## Task directions
Using the entries that follow, write out the line containing "function automatic logic [8:0]", the line containing "start = 9'd337;", and every line between them, exactly and nothing else.

## Records from a data source
/---

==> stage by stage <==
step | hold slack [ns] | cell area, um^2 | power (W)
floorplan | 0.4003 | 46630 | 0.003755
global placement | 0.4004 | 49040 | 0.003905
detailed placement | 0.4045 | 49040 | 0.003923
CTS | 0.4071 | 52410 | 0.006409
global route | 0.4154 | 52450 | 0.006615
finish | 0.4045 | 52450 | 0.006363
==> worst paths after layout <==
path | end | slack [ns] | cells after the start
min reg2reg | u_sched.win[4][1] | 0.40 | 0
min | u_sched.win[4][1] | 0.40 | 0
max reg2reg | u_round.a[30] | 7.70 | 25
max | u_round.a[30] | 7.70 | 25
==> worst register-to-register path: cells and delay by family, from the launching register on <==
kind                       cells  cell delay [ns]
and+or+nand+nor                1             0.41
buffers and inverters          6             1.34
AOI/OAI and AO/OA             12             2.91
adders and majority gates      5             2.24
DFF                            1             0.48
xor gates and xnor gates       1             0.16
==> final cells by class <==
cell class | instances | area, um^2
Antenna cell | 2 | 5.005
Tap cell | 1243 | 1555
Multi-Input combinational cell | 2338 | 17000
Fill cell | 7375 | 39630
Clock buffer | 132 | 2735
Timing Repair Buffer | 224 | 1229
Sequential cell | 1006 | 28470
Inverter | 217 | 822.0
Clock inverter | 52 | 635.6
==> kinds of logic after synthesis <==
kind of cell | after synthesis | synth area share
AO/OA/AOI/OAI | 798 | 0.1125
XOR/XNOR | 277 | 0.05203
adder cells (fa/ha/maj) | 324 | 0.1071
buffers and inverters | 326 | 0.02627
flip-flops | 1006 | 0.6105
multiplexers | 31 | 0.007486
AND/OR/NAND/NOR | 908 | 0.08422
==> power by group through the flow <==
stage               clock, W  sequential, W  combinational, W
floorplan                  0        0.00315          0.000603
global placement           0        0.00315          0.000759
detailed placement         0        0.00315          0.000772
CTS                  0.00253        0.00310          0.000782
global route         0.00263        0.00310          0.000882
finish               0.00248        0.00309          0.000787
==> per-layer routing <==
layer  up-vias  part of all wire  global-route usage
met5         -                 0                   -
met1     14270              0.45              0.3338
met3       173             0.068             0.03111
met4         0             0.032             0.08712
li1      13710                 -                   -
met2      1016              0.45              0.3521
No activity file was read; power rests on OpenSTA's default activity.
### config.mk
export PLATFORM = sky130hd
export DESIGN_NAME = ordered_queue_remove_by_value
export DESIGN_NICKNAME = d
export VERILOG_FILES = /design/src/hw/rtl/oqrbv_pkg.sv /design/src/hw/rtl/oqrbv_cell.sv /design/src/hw/rtl/ordered_queue_remove_by_value.sv
export SDC_FILE = /design/constraint.sdc
export NUM_CORES = 2
export LEC_CHECK = 0
export BUFFER_PORTS_ARGS = -buffer_cell sky130_fd_sc_hd__buf_2
export CAP_MARGIN = 15
export CORE_UTILIZATION = 25
export DETAILED_ROUTE_END_ITERATION = 10
export PLACE_DENSITY = 0.5
export SYNTH_ARGS = -nofsm -noshare
export SYNTH_HDL_FRONTEND = slang
export SYNTH_SLANG_ARGS = --single-unit
### constraint.sdc
create_clock -name clk -period 15.6 [get_ports clk]
set_input_delay 0.78 -clock clk [delete_from_list [all_inputs] [get_ports clk]]
set_output_delay 0.78 -clock clk [all_outputs]
set_load 0.05 [all_outputs]
## src/sv/spf_pkg.sv

```systemverilog
// Shared types and constants for the smallest prime factor sieve.
package spf_pkg;

	localparam int LIM_W = 17;
	localparam int ENT_W = 16;
	localparam int I_W   = 9;
	localparam int MAX_DEPTH = 65536;

	localparam logic OP_BUILD = 1'b0;
	localparam logic OP_QUERY = 1'b1;

	typedef enum logic [1:0] {
		ST_OK        = 2'd0,
		ST_NOT_BUILT = 2'd1,
		ST_RANGE     = 2'd2
	} status_t;

	typedef enum logic [1:0] {
		RD_Q = 2'd0,
		RD_I = 2'd1,
		RD_J = 2'd2
	} rd_src_t;

	typedef enum logic {
		WR_FILL = 1'b0,
		WR_MARK = 1'b1
	} wr_src_t;

	typedef struct packed {
		logic    idx_clr;
		logic    idx_inc;
		logic    i_init;
		logic    i_inc;
		logic    j_init;
		logic    j_inc;
		logic    rd_en;
		rd_src_t rd_src;
		logic    wr_en;
		wr_src_t wr_src;
		logic    q_load;
		logic    out_load;
		logic    out_from_ram;
		status_t out_status;
	} cmd_t;

	typedef struct packed {
		logic fill_done;
		logic sieve_done;
		logic mark_done;
		logic entry_eq_i;
		logic entry_eq_j;
		logic q_in_range;
	} sts_t;

endpackage

```

## src/sv/spf_ctrl.sv

```systemverilog
// Sieve controller: handshakes, build sequencing and query sequencing.
module spf_ctrl
	import spf_pkg::*;
(
	input  logic clk,
	input  logic arst_n,
	input  logic in_valid,
	output logic in_stall,
	input  logic opcode,
	output logic out_valid,
	input  logic out_stall,
	input  logic cfg_we,
	input  sts_t sts,
	output cmd_t cmd
);

	typedef enum logic [6:0] {
		S_IDLE      = 7'b0000001,
		S_FILL      = 7'b0000010,
		S_PRIME_RD  = 7'b0000100,
		S_PRIME_CHK = 7'b0001000,
		S_MARK_RD   = 7'b0010000,
		S_MARK_CHK  = 7'b0100000,
		S_QOUT      = 7'b1000000
	} state_t;

	state_t state_q;
	state_t state_nxt;
	logic   built_q;
	logic   out_valid_q;
	logic   accept;
	logic   build_done;

	assign in_stall = !((state_q == S_IDLE) && (!out_valid_q || !out_stall));
	assign accept   = in_valid && !in_stall;

	always_comb begin
		cmd        = '0;
		cmd.rd_src = RD_Q;
		cmd.wr_src = WR_FILL;
		cmd.out_status = ST_OK;
		build_done = 1'b0;
		state_nxt  = state_q;
		case (state_q)
			S_IDLE: begin
				if (accept) begin
					if (opcode == OP_BUILD) begin
						cmd.idx_clr = 1'b1;
						state_nxt   = S_FILL;
					end else begin
						cmd.rd_en  = 1'b1;
						cmd.rd_src = RD_Q;
						cmd.q_load = 1'b1;
						state_nxt  = S_QOUT;
					end
				end
			end
			S_QOUT: begin
				cmd.out_load = 1'b1;
				if (!built_q) begin
					cmd.out_status = ST_NOT_BUILT;
				end else if (!sts.q_in_range) begin
					cmd.out_status = ST_RANGE;
				end else begin
					cmd.out_from_ram = 1'b1;
				end
				state_nxt = S_IDLE;
			end
			S_FILL: begin
				if (sts.fill_done) begin
					cmd.i_init = 1'b1;
					state_nxt  = S_PRIME_RD;
				end else begin
					cmd.wr_en   = 1'b1;
					cmd.wr_src  = WR_FILL;
					cmd.idx_inc = 1'b1;
				end
			end
			S_PRIME_RD: begin
				if (sts.sieve_done) begin
					cmd.out_load = 1'b1;
					build_done   = 1'b1;
					state_nxt    = S_IDLE;
				end else begin
					cmd.rd_en  = 1'b1;
					cmd.rd_src = RD_I;
					state_nxt  = S_PRIME_CHK;
				end
			end
			S_PRIME_CHK: begin
				if (sts.entry_eq_i) begin
					cmd.j_init = 1'b1;
					state_nxt  = S_MARK_RD;
				end else begin
					cmd.i_inc = 1'b1;
					state_nxt = S_PRIME_RD;
				end
			end
			S_MARK_RD: begin
				if (sts.mark_done) begin
					cmd.i_inc = 1'b1;
					state_nxt = S_PRIME_RD;
				end else begin
					cmd.rd_en  = 1'b1;
					cmd.rd_src = RD_J;
					state_nxt  = S_MARK_CHK;
				end
			end
			S_MARK_CHK: begin
				if (sts.entry_eq_j) begin
					cmd.wr_en  = 1'b1;
					cmd.wr_src = WR_MARK;
				end
				cmd.j_inc = 1'b1;
				state_nxt = S_MARK_RD;
			end
			default: begin
				state_nxt = S_IDLE;
			end
		endcase
	end

	always_ff @(posedge clk or negedge arst_n) begin
		if (!arst_n) begin
			state_q     <= S_IDLE;
			built_q     <= 1'b0;
			out_valid_q <= 1'b0;
		end else begin
			state_q <= state_nxt;
			if (cfg_we) begin
				built_q <= 1'b0;
			end else if (build_done) begin
				built_q <= 1'b1;
			end
			if (cmd.out_load) begin
				out_valid_q <= 1'b1;
			end else if (out_valid_q && !out_stall) begin
				out_valid_q <= 1'b0;
			end
		end
	end

	assign out_valid = out_valid_q;

endmodule
```
### config.mk
export PLATFORM = sky130hd
export DESIGN_NAME = date_timestamp_text_parser_core
export DESIGN_NICKNAME = d
export VERILOG_FILES = /design/src/sv/dtp_pkg.sv /design/src/sv/date_timestamp_text_parser_core.sv
export SDC_FILE = /design/constraint.sdc
export NUM_CORES = 2
export LEC_CHECK = 0
export BUFFER_PORTS_ARGS = -buffer_cell sky130_fd_sc_hd__clkbuf_2
export CORE_MARGIN = 5
export CORE_UTILIZATION = 35
export DETAILED_ROUTE_END_ITERATION = 16
export PLACE_DENSITY = 0.47
export SLEW_MARGIN = 20
export SYNTH_ARGS = -nofsm -noshare
export SYNTH_HDL_FRONTEND = slang
export SYNTH_SLANG_ARGS = --single-unit
### constraint.sdc
create_clock -name clk -period 28.1 [get_ports clk]
set_input_delay 1.405 -clock clk [delete_from_list [all_inputs] [get_ports clk]]
set_output_delay 1.405 -clock clk [all_outputs]
set_load 0.01 [all_outputs]
### src/sv/dtp_pkg.sv
// Shared types, constants and lookup functions of the date and timestamp text parser.
package dtp_pkg;

	// Default number of fraction digits accepted after the dot.
	localparam int FRACTION_DIGITS_DEF = 6;

	// Character codes.
	localparam logic [7:0] CH_ZERO  = 8'h30;
	localparam logic [7:0] CH_NINE  = 8'h39;
	localparam logic [7:0] CH_DASH  = 8'h2D;
	localparam logic [7:0] CH_COLON = 8'h3A;
	localparam logic [7:0] CH_DOT   = 8'h2E;
	localparam logic [7:0] CH_T     = 8'h54;
	localparam logic [7:0] CH_SPACE = 8'h20;

	// Text lengths and positions.
	localparam int POS_W    = 5;
	localparam int DATE_LEN = 10;
	localparam int TIME_LEN = 19;
	localparam int FRAC_POS = 20;

	// Field and datapath widths.
	localparam int ACC_W    = 7;
	localparam int US_W     = 20;
	localparam int DAY_W    = 23;
	localparam int HMS_W    = 17;
	localparam int SEC_W    = 39;
	localparam int SEC_LO_W = 20;
	localparam int VAL_W    = 59;

	// Arithmetic constants.
	localparam int US_DIGITS     = 6;
	localparam int US_PER_SEC    = 1000000;
	localparam int SEC_PER_DAY   = 86400;
	localparam int SEC_PER_HOUR  = 3600;
	localparam int SEC_PER_MIN   = 60;
	localparam int DAYS_PER_CENT = 36524;
	localparam int DAYS_PER_YEAR = 365;
	// Offset of 1970-01-01 in the March-based day count, plus one for the 1-based day.
	localparam int EPOCH_SHIFT   = 719469;
	localparam int MAX_HOUR      = 23;
	localparam int MAX_MIN_SEC   = 59;

	// Accumulators of the value being read. The year is kept as two two-digit halves.
	typedef struct packed {
		logic [POS_W-1:0] pos;
		logic             err;
		logic [ACC_W-1:0] year_hi;
		logic [ACC_W-1:0] year_lo;
		logic [ACC_W-1:0] month;
		logic [ACC_W-1:0] day;
		logic [ACC_W-1:0] hour;
		logic [ACC_W-1:0] minute;
		logic [ACC_W-1:0] second;
		logic [US_W-1:0]  frac;
	} acc_t;

	// Shift one decimal digit into a two-digit accumulator.
	function automatic logic [ACC_W-1:0] add_digit(input logic [ACC_W-1:0] acc,
			input logic [3:0] dig);
		return ACC_W'(acc * ACC_W'(10) + ACC_W'(dig));
	endfunction

	// Shift one decimal digit into the fraction accumulator.
	function automatic logic [US_W-1:0] add_frac_digit(input logic [US_W-1:0] acc,
			input logic [3:0] dig);
		return US_W'(acc * US_W'(10) + US_W'(dig));
	endfunction

	// Days in a month, with February set by the leap flag.
	function automatic logic [4:0] month_days(input logic [3:0] mon, input logic leap);
		logic [4:0] len;
		unique case (mon)
			4'd2:                    len = leap ? 5'd29 : 5'd28;
			4'd4, 4'd6, 4'd9, 4'd11: len = 5'd30;
			default:                 len = 5'd31;
		endcase
		return len;
	endfunction

	// First day of a month in a year that starts in March.
	function automatic logic [8:0] month_start(input logic [3:0] mp);
		logic [8:0] start;
		unique case (mp)
			4'd0:    start = 9'd0;
			4'd1:    start = 9'd31;
			4'd2:    start = 9'd61;
			4'd3:    start = 9'd92;
			4'd4:    start = 9'd122;
			4'd5:    start = 9'd153;
			4'd6:    start = 9'd184;
			4'd7:    start = 9'd214;
			4'd8:    start = 9'd245;
			4'd9:    start = 9'd275;
			4'd10:   start = 9'd306;
			4'd11:   start = 9'd337;
			default: start = 9'd0;
		endcase
		return start;
	endfunction

	// Factor that turns a fraction with the given digit count into microseconds.
	function automatic logic [US_W-1:0] frac_scale(input logic [3:0] cnt);
		logic [US_W-1:0] scale;
		unique case (cnt)
			4'd0:    scale = US_W'(1000000);
			4'd1:    scale = US_W'(100000);
			4'd2:    scale = US_W'(10000);
			4'd3:    scale = US_W'(1000);
			4'd4:    scale = US_W'(100);
			4'd5:    scale = US_W'(10);
			default: scale = US_W'(1);
		endcase
		return scale;
	endfunction

endpackage

### src/sv/date_timestamp_text_parser_core.sv
// Top level of the date and timestamp text parser: character scan and result pipeline.
// Throughput: one character word per cycle unless the output stalls; the scan of each
// character updates small accumulators in the cycle it is accepted.
// The result word passes through five registers after the last character is accepted
// (stages 1 to 5, the day and microsecond arithmetic split over them).
// The whole pipeline stalls only while a result waits on the output with out_ready low.
// Reset clears the scan accumulators and pipeline valid bits and sets parse_mode to 1.
module date_timestamp_text_parser_core #(
	parameter int FRACTION_DIGITS = dtp_pkg::FRACTION_DIGITS_DEF
) (
	input  logic                     clk,
	input  logic                     arst_n,
	input  logic                     cfg_wr_en,
	input  logic                     cfg_wr_data,
	input  logic                     in_valid,
	output logic                     in_ready,
	input  logic [7:0]               char_code,
	input  logic                     last_char,
	output logic                     out_valid,
	input  logic                     out_ready,
	output logic                     status,
	output logic signed [dtp_pkg::VAL_W-1:0] epoch_value
);
	import dtp_pkg::*;

	localparam int CNT_W = $clog2(FRACTION_DIGITS + 1);
	localparam int MAX_LEN = FRAC_POS + FRACTION_DIGITS;
	localparam int PHI_W = VAL_W - SEC_LO_W;
	localparam int PLO_W = SEC_LO_W + US_W;

	logic             mode_q;
	acc_t             acc_q, acc_d;
	logic [CNT_W-1:0] fcnt_q, fcnt_d;
	logic             en;
	logic             in_fire;
	logic             is_dig;
	logic [3:0]       dig;
	logic [7:0]       dig_raw;

	// Stage 1: accumulators of a finished value.
	logic             v_s1, mode_s1;
	acc_t             acc_s1;
	logic [CNT_W-1:0] fcnt_s1;

	// Stage 2: checks, day count, time of day, scaled fraction.
	logic                    v_s2, mode_s2, bad_s2;
	logic signed [DAY_W-1:0] days_s2;
	logic [HMS_W-1:0]        hms_s2;
	logic [US_W-1:0]         frac_s2;

	// Stage 3: total seconds.
	logic                    v_s3, mode_s3, bad_s3;
	logic signed [DAY_W-1:0] days_s3;
	logic [SEC_W-1:0]        secs_s3;
	logic [US_W-1:0]         frac_s3;

	// Stage 4: partial products of the microsecond value.
	logic                    v_s4, mode_s4, bad_s4;
	logic signed [DAY_W-1:0] days_s4;
	logic [PHI_W-1:0]        phi_s4;
	logic [PLO_W-1:0]        plo_s4;
	logic [US_W-1:0]         frac_s4;

	// Stage 5: output register.
	logic                    v_s5, bad_s5;
	logic [VAL_W-1:0]        val_s5;

	// Pipeline advances unless a result is held on the output.
	assign en       = !v_s5 || out_ready;
	assign in_ready = en;
	assign in_fire  = in_valid && en;

	// Character classification.
	assign dig_raw = char_code - CH_ZERO;
	assign dig     = dig_raw[3:0];
	assign is_dig  = (char_code >= CH_ZERO) && (char_code <= CH_NINE);

	// Scan of one character at the current position.
	always_comb begin
		acc_d  = acc_q;
		fcnt_d = fcnt_q;
		priority if (acc_q.pos <= POS_W'(3)) begin
			if (!is_dig) acc_d.err = 1'b1;
			else if (!acc_q.pos[1]) acc_d.year_hi = add_digit(acc_q.year_hi, dig);
			else acc_d.year_lo = add_digit(acc_q.year_lo, dig);
		end else if (acc_q.pos == POS_W'(4) || acc_q.pos == POS_W'(7)) begin
			if (char_code != CH_DASH) acc_d.err = 1'b1;
		end else if (acc_q.pos == POS_W'(5) || acc_q.pos == POS_W'(6)) begin
			if (is_dig) acc_d.month = add_digit(acc_q.month, dig);
			else acc_d.err = 1'b1;
		end else if (acc_q.pos == POS_W'(8) || acc_q.pos == POS_W'(9)) begin
			if (is_dig) acc_d.day = add_digit(acc_q.day, dig);
			else acc_d.err = 1'b1;
		end else if (acc_q.pos == POS_W'(10)) begin
			if (char_code != CH_SPACE && char_code != CH_T) acc_d.err = 1'b1;
		end else if (acc_q.pos == POS_W'(11) || acc_q.pos == POS_W'(12)) begin
			if (is_dig) acc_d.hour = add_digit(acc_q.hour, dig);
			else acc_d.err = 1'b1;
		end else if (acc_q.pos == POS_W'(13) || acc_q.pos == POS_W'(16)) begin
			if (char_code != CH_COLON) acc_d.err = 1'b1;
		end else if (acc_q.pos == POS_W'(14) || acc_q.pos == POS_W'(15)) begin
			if (is_dig) acc_d.minute = add_digit(acc_q.minute, dig);
			else acc_d.err = 1'b1;
		end else if (acc_q.pos == POS_W'(17) || acc_q.pos == POS_W'(18)) begin
			if (is_dig) acc_d.second = add_digit(acc_q.second, dig);
			else acc_d.err = 1'b1;
		end else if (acc_q.pos == POS_W'(19)) begin
			if (char_code != CH_DOT) acc_d.err = 1'b1;
		end else if (int'(acc_q.pos) < MAX_LEN) begin
			if (!is_dig) begin
				acc_d.err = 1'b1;
			end else begin
				// Digits past the sixth are checked and dropped.
				if (int'(fcnt_q) < US_DIGITS) acc_d.frac = add_frac_digit(acc_q.frac, dig);
				fcnt_d = fcnt_q + CNT_W'(1);
			end
		end else begin
			acc_d.err = 1'b1;
		end
		// Position saturates at its largest value.
		if (acc_q.pos != '1) acc_d.pos = acc_q.pos + POS_W'(1);
	end

	// Mode register and accumulators; a last character starts a new value.
	always_ff @(posedge clk or negedge arst_n) begin
		if (!arst_n) begin
			mode_q <= 1'b1;
			acc_q  <= '0;
			fcnt_q <= '0;
		end else begin
			if (cfg_wr_en) mode_q <= cfg_wr_data;
			if (in_fire) begin
				if (last_char) begin
					acc_q  <= '0;
					fcnt_q <= '0;
				end else begin
					acc_q  <= acc_d;
					fcnt_q <= fcnt_d;
				end
			end
		end
	end

	// Stage 2 logic: field checks and day count from March-based years.
	logic                    leap_c, bad_c, borrow_c;
	logic [4:0]              dim_c;
	logic signed [7:0]       cent_c;
	logic [ACC_W-1:0]        ylo_c;
	logic [3:0]              mp_c;
	logic signed [DAY_W-1:0] days_c;
	logic [HMS_W-1:0]        hms_c;
	logic [2*US_W-1:0]       frac_prod_c;

	always_comb begin
		leap_c = (acc_s1.year_lo != '0) ? (acc_s1.year_lo[1:0] == 2'b00)
			: (acc_s1.year_hi[1:0] == 2'b00);
		dim_c  = month_days(acc_s1.month[3:0], leap_c);
		bad_c  = acc_s1.err;
		if (!mode_s1) begin
			if (acc_s1.pos != POS_W'(DATE_LEN)) bad_c = 1'b1;
		end else begin
			if (acc_s1.pos < POS_W'(TIME_LEN) || acc_s1.pos == POS_W'(FRAC_POS)
					|| int'(acc_s1.pos) > MAX_LEN) bad_c = 1'b1;
			if (acc_s1.hour > ACC_W'(MAX_HOUR) || acc_s1.minute > ACC_W'(MAX_MIN_SEC)
					|| acc_s1.second > ACC_W'(MAX_MIN_SEC)) bad_c = 1'b1;
		end
		if (acc_s1.month < ACC_W'(1) || acc_s1.month > ACC_W'(12)) bad_c = 1'b1;
		else if (acc_s1.day < ACC_W'(1) || acc_s1.day > ACC_W'(dim_c)) bad_c = 1'b1;

		// January and February belong to the previous year.
		borrow_c = 1'b0;
		ylo_c    = acc_s1.year_lo;
		if (acc_s1.month <= ACC_W'(2)) begin
			mp_c = 4'(acc_s1.month + ACC_W'(9));
			if (acc_s1.year_lo != '0) begin
				ylo_c = acc_s1.year_lo - ACC_W'(1);
			end else begin
				ylo_c    = ACC_W'(99);
				borrow_c = 1'b1;
			end
		end else begin
			mp_c = 4'(acc_s1.month - ACC_W'(3));
		end
		cent_c = $signed({1'b0, acc_s1.year_hi}) - (borrow_c ? 8'sd1 : 8'sd0);

		days_c = DAY_W'(DAY_W'(cent_c) * DAY_W'(DAYS_PER_CENT))
			+ DAY_W'(cent_c >>> 2)
			+ DAY_W'(DAY_W'(ylo_c) * DAY_W'(DAYS_PER_YEAR))
			+ DAY_W'(ylo_c >> 2)
			+ DAY_W'(month_start(mp_c))
			+ DAY_W'(acc_s1.day)
			- DAY_W'(EPOCH_SHIFT);

		hms_c = HMS_W'(HMS_W'(acc_s1.hour) * HMS_W'(SEC_PER_HOUR))
			+ HMS_W'(HMS_W'(acc_s1.minute) * HMS_W'(SEC_PER_MIN))
			+ HMS_W'(acc_s1.second);

		frac_prod_c = acc_s1.frac * frac_scale(4'(fcnt_s1));
	end

	// Stage 3 logic: seconds since the epoch.
	logic [SEC_W-1:0] secs_c;
	assign secs_c = SEC_W'(SEC_W'(days_s2) * SEC_W'(SEC_PER_DAY)) + SEC_W'(hms_s2);

	// Stage 4 logic: seconds split into halves, each scaled to microseconds.
	logic signed [SEC_W-SEC_LO_W-1:0] shi_c;
	logic [SEC_LO_W-1:0]              slo_c;
	logic [PHI_W-1:0]                 phi_c;
	logic [PLO_W-1:0]                 plo_c;
	assign shi_c = $signed(secs_s3[SEC_W-1:SEC_LO_W]);
	assign slo_c = secs_s3[SEC_LO_W-1:0];
	assign phi_c = PHI_W'(PHI_W'(shi_c) * PHI_W'(US_PER_SEC));
	assign plo_c = PLO_W'(PLO_W'(slo_c) * PLO_W'(US_PER_SEC));

	// Stage 5 logic: final sum and mode select; an invalid value reads as zero.
	logic [VAL_W-1:0] val_c;
	always_comb begin
		if (bad_s4) val_c = '0;
		else if (mode_s4) val_c = {phi_s4, {SEC_LO_W{1'b0}}} + VAL_W'(plo_s4) + VAL_W'(frac_s4);
		else val_c = VAL_W'(days_s4);
	end

	// Pipeline valid bits.
	always_ff @(posedge clk or negedge arst_n) begin
		if (!arst_n) begin
			v_s1 <= 1'b0;
			v_s2 <= 1'b0;
			v_s3 <= 1'b0;
			v_s4 <= 1'b0;
			v_s5 <= 1'b0;
		end else if (en) begin
			v_s1 <= in_valid && last_char;
			v_s2 <= v_s1;
			v_s3 <= v_s2;
			v_s4 <= v_s3;
			v_s5 <= v_s4;
		end
	end

	// Pipeline payload.
	always_ff @(posedge clk) begin
		if (en) begin
			acc_s1  <= acc_d;
			fcnt_s1 <= fcnt_d;
			mode_s1 <= mode_q;

			mode_s2 <= mode_s1;
			bad_s2  <= bad_c;
			days_s2 <= days_c;
			hms_s2  <= hms_c;
			frac_s2 <= frac_prod_c[US_W-1:0];

			mode_s3 <= mode_s2;
			bad_s3  <= bad_s2;
			days_s3 <= days_s2;
			secs_s3 <= secs_c;
			frac_s3 <= frac_s2;

			mode_s4 <= mode_s3;
			bad_s4  <= bad_s3;
			days_s4 <= days_s3;
			phi_s4  <= phi_c;
			plo_s4  <= plo_c;
			frac_s4 <= frac_s3;

			bad_s5  <= bad_s4;
			val_s5  <= val_c;
		end
	end

	assign out_valid   = v_s5;
	assign status      = bad_s5;
	assign epoch_value = $signed(val_s5);

	// An invalid result always carries a zero value.
	a_bad_zero: assert property (@(posedge clk) disable iff (!arst_n)
		out_valid && status |-> epoch_value == '0)
		else $error("invalid result with nonzero value");

	// The last character of a value restarts the scan at position zero.
	a_last_clears: assert property (@(posedge clk) disable iff (!arst_n)
		in_valid && in_ready && last_char |=> acc_q.pos == '0 && !acc_q.err)
		else $error("scan state not cleared after last character");

	// A format error seen in the scan marks the result invalid.
	a_err_to_bad: assert property (@(posedge clk) disable iff (!arst_n)
		en && v_s1 && acc_s1.err |=> v_s2 && bad_s2)
		else $error("format error lost in pipeline");

	// The position counter saturates instead of wrapping.
	a_pos_sat: assert property (@(posedge clk) disable iff (!arst_n)
		in_valid && in_ready && !last_char && acc_q.pos == '1 |=> acc_q.pos == '1)
		else $error("character position wrapped");

endmodule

\---

## Reply to the exercise
	function automatic logic [8:0] month_start(input logic [3:0] mp);
		logic [8:0] start;
		unique case (mp)
			4'd0:    start = 9'd0;
			4'd1:    start = 9'd31;
			4'd2:    start = 9'd61;
			4'd3:    start = 9'd92;
			4'd4:    start = 9'd122;
			4'd5:    start = 9'd153;
			4'd6:    start = 9'd184;
			4'd7:    start = 9'd214;
			4'd8:    start = 9'd245;
			4'd9:    start = 9'd275;
			4'd10:   start = 9'd306;
			4'd11:   start = 9'd337;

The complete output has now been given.